Mr Lordi has written songs and made album covers for many Finnish bands and artists like Rotten Sound, Agnes Pihlava and Neljänsuora. Outside Finland, Mr Lordi has been featured as a live guest on U.D.O.'s and Doro Pesch's concerts.

In 2011, Mr Lordi created his own choir from Rovaniemi for the Finnish version of the Clash of the Choirs miniseries. He named his choir "Rock'n'Rollo" and invited the choir to perform in Lordi's anniversary concert in 2012.

=== Filmmaking ===
In the late 1980s, Mr Lordi started to make horror movies with friends. As a movie director and effects designer, he, along with the young movie makers Pete Riski (Lordi's future music video director), Petri Kangas, Kimmo Valtanen (to-be Sony BMG Finland CEO) and Tomi Yli-Suvanto, received many awards and represented Finland at international film festivals. Mr Lordi has also worked as a storyboard artist for Finnish movie producers and directed many Finnish music videos.

== Personal life ==
Born and raised in Rovaniemi, Mr Lordi became interested in monsters and special effects in his early youth, in major part through horror movies. He was also a fan of The Muppet Show and E.T. and was introduced to heavy metal through his friend Risto Niemi, when he was eight years old.

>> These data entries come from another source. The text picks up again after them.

**config.mk**
```make
export PLATFORM = sky130hd
export DESIGN_NAME = pipe_stage_reg
export DESIGN_NICKNAME = d
export VERILOG_FILES = /design/src/rtl/pipe_stage_reg.sv
export SDC_FILE = /design/constraint.sdc
export NUM_CORES = 1
export LEC_CHECK = 0
export CORE_MARGIN = 5
export CORE_UTILIZATION = 30
export DETAILED_ROUTE_END_ITERATION = 10
export GPL_TIMING_DRIVEN = 1
export PLACE_DENSITY_LB_ADDON = 0.3
export SLEW_MARGIN = 10
export SYNTH_ARGS = -nofsm -noshare
export SYNTH_HDL_FRONTEND = slang
export SYNTH_SLANG_ARGS = --single-unit
```
**constraint.sdc**
```tcl
create_clock -name clk -period 2.81 [get_ports clk]
set_input_delay 0.562 -clock clk [delete_from_list [all_inputs] [get_ports clk]]
set_output_delay 0.562 -clock clk [all_outputs]
set_load 0.02 [all_outputs]
```
--- src/rtl/tick_generator_if.sv ---
// Bundles the control inputs and tick/status outputs of tick_generator.
// The master side (system/testbench) drives pause and divisor loads.
// The slave side (tick_generator) drives the ticks, squares and status.
interface tick_generator_if #(
    parameter int GAME_DIV_W = 28
);

    logic                  pause;
    logic                  div_load;
    logic [GAME_DIV_W-1:0] div_value;

    logic                  display_tick;
    logic                  debounce_tick;
    logic                  game_tick;
    logic                  display_clk;
    logic                  debounce_clk;
    logic                  blink;
    logic [GAME_DIV_W-1:0] cur_div;
    logic                  load_err;

    modport master (
        output pause,
        output div_load,
        output div_value,
        input  display_tick,
        input  debounce_tick,
        input  game_tick,
        input  display_clk,
        input  debounce_clk,
        input  blink,
        input  cur_div,
        input  load_err
    );

    modport slave (
        input  pause,
        input  div_load,
        input  div_value,
        output display_tick,
        output debounce_tick,
        output game_tick,
        output display_clk,
        output debounce_clk,
        output blink,
        output cur_div,
        output load_err
    );

endinterface
**src/rtl/pipe_stage_elastic.sv**
```systemverilog
// Generic elastic pipeline stage: valid/ready with 2-entry skid (MODE=0) or legacy STALL (MODE=1).
// Optional perf counters enabled by defining PIPE_STAGE_PERF_CNT_EN.
module pipe_stage_elastic #(
    parameter int                DATA_W    = 128,
    parameter logic [DATA_W-1:0] NOP_VALUE = {DATA_W{1'b0}},
    parameter int                MODE      = 0
) (
    input  logic              CLK,
    input  logic              RST,
    input  logic              FLUSH,
    input  logic [1:0]        STALL,
    input  logic              IN_VALID,
    output logic              IN_READY,
    input  logic [DATA_W-1:0] IN_DATA,
    output logic              OUT_VALID,
    input  logic              OUT_READY,
    output logic [DATA_W-1:0] OUT_DATA,
    output logic [31:0]       PERF_BUBBLE_CNT,
    output logic [31:0]       PERF_BACKP_CNT
);

    typedef enum logic [1:0] {
        EMPTY = 2'd0,
        ONE   = 2'd1,
        TWO   = 2'd2
    } state_t;

    state_t            state_q;
    state_t            state_nx;
    logic [DATA_W-1:0] m_q;
    logic [DATA_W-1:0] m_nx;
    logic [DATA_W-1:0] s_q;
    logic [DATA_W-1:0] s_nx;
    logic              v_q;
    logic              v_nx;
    logic              rdy_q;
    logic              accept;
    logic              deliver;

    assign accept  = IN_VALID & rdy_q;
    assign deliver = v_q & OUT_READY;

    always_comb begin
        state_nx = state_q;
        m_nx     = m_q;
        s_nx     = s_q;
        v_nx     = v_q;
        unique case (state_q)
            EMPTY: begin
                if (accept) begin
                    state_nx = ONE;
                    m_nx     = IN_DATA;
                    v_nx     = 1'b1;
                end
            end
            ONE: begin
                if (deliver && accept) begin
                    m_nx = IN_DATA;
                end else if (deliver) begin
                    state_nx = EMPTY;
                    m_nx     = NOP_VALUE;
                    v_nx     = 1'b0;
                end else if (accept) begin
                    state_nx = TWO;
                    s_nx     = IN_DATA;
                end
            end
            TWO: begin
                if (deliver) begin
                    state_nx = ONE;
                    m_nx     = s_q;
                end
            end
            default: begin
                state_nx = EMPTY;
                m_nx     = NOP_VALUE;
                v_nx     = 1'b0;
            end
        endcase
    end

    always_ff @(posedge CLK) begin
        if (!RST) begin
            state_q <= EMPTY;
            m_q     <= NOP_VALUE;
            s_q     <= '0;
            v_q     <= 1'b0;
            rdy_q   <= 1'b0;
        end else if (FLUSH) begin
            state_q <= EMPTY;
            m_q     <= NOP_VALUE;
            s_q     <= '0;
            v_q     <= 1'b0;
            rdy_q   <= 1'b1;
        end else if (MODE == 1) begin
            // Legacy stall vector; skid register and FSM stay idle
            rdy_q <= 1'b1;
            if (STALL == 2'b01) begin
                v_q <= 1'b0;
                m_q <= NOP_VALUE;
            end else if (!STALL[0]) begin
                v_q <= 1'b1;
                m_q <= IN_DATA;
            end
        end else begin
            state_q <= state_nx;
            m_q     <= m_nx;
            s_q     <= s_nx;
            v_q     <= v_nx;
            rdy_q   <= (state_nx != TWO);
        end
    end

    assign IN_READY  = (MODE == 1) ? 1'b1 : rdy_q;
    assign OUT_VALID = v_q;
    assign OUT_DATA  = m_q;

`ifdef PIPE_STAGE_PERF_CNT_EN
    logic [31:0] bub_cnt_q;
    logic [31:0] bp_cnt_q;
    logic        bp_cond;

    assign bp_cond = (MODE == 1) ? (v_q & STALL[1]) : (v_q & ~OUT_READY);

    always_ff @(posedge CLK) begin
        if (!RST) begin
            bub_cnt_q <= '0;
            bp_cnt_q  <= '0;
        end else begin
            if (!v_q && bub_cnt_q != 32'hFFFF_FFFF)
                bub_cnt_q <= bub_cnt_q + 32'd1;
            if (bp_cond && bp_cnt_q != 32'hFFFF_FFFF)
                bp_cnt_q <= bp_cnt_q + 32'd1;
        end
    end

    assign PERF_BUBBLE_CNT = bub_cnt_q;
    assign PERF_BACKP_CNT  = bp_cnt_q;
`else
    assign PERF_BUBBLE_CNT = 32'h0;
    assign PERF_BACKP_CNT  = 32'h0;
`endif

endmodule

```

Always interested in masks and visual performances, he took special interest in Alice Cooper, W.A.S.P., Mötley Crüe, Kiss and Twisted Sister. He started bands with his friends and designed logos and album covers for all of them.

Mr Lordi did not do well at school – except for music and drawing. After years, he graduated as a media designer, specialising himself in video editing. He made Lordi's first music video, "Inferno", a seven-minute combination of horror fantasy and heavy metal music video, in 1995. The video featured Mr Lordi's friends in heavy makeup and masks and horror decorations made by Mr Lordi – and Mr Lordi himself singing without any makeup. Shortly thereafter, he met his future band members on a Kiss Army trip to Sweden and Lordi turned into a real band with four members – Mr Lordi, G-Stealer, Enary and Amen.

He married his long-time girlfriend Johanna Askola in early August 2006 in his home town Rovaniemi. The couple divorced in 2015.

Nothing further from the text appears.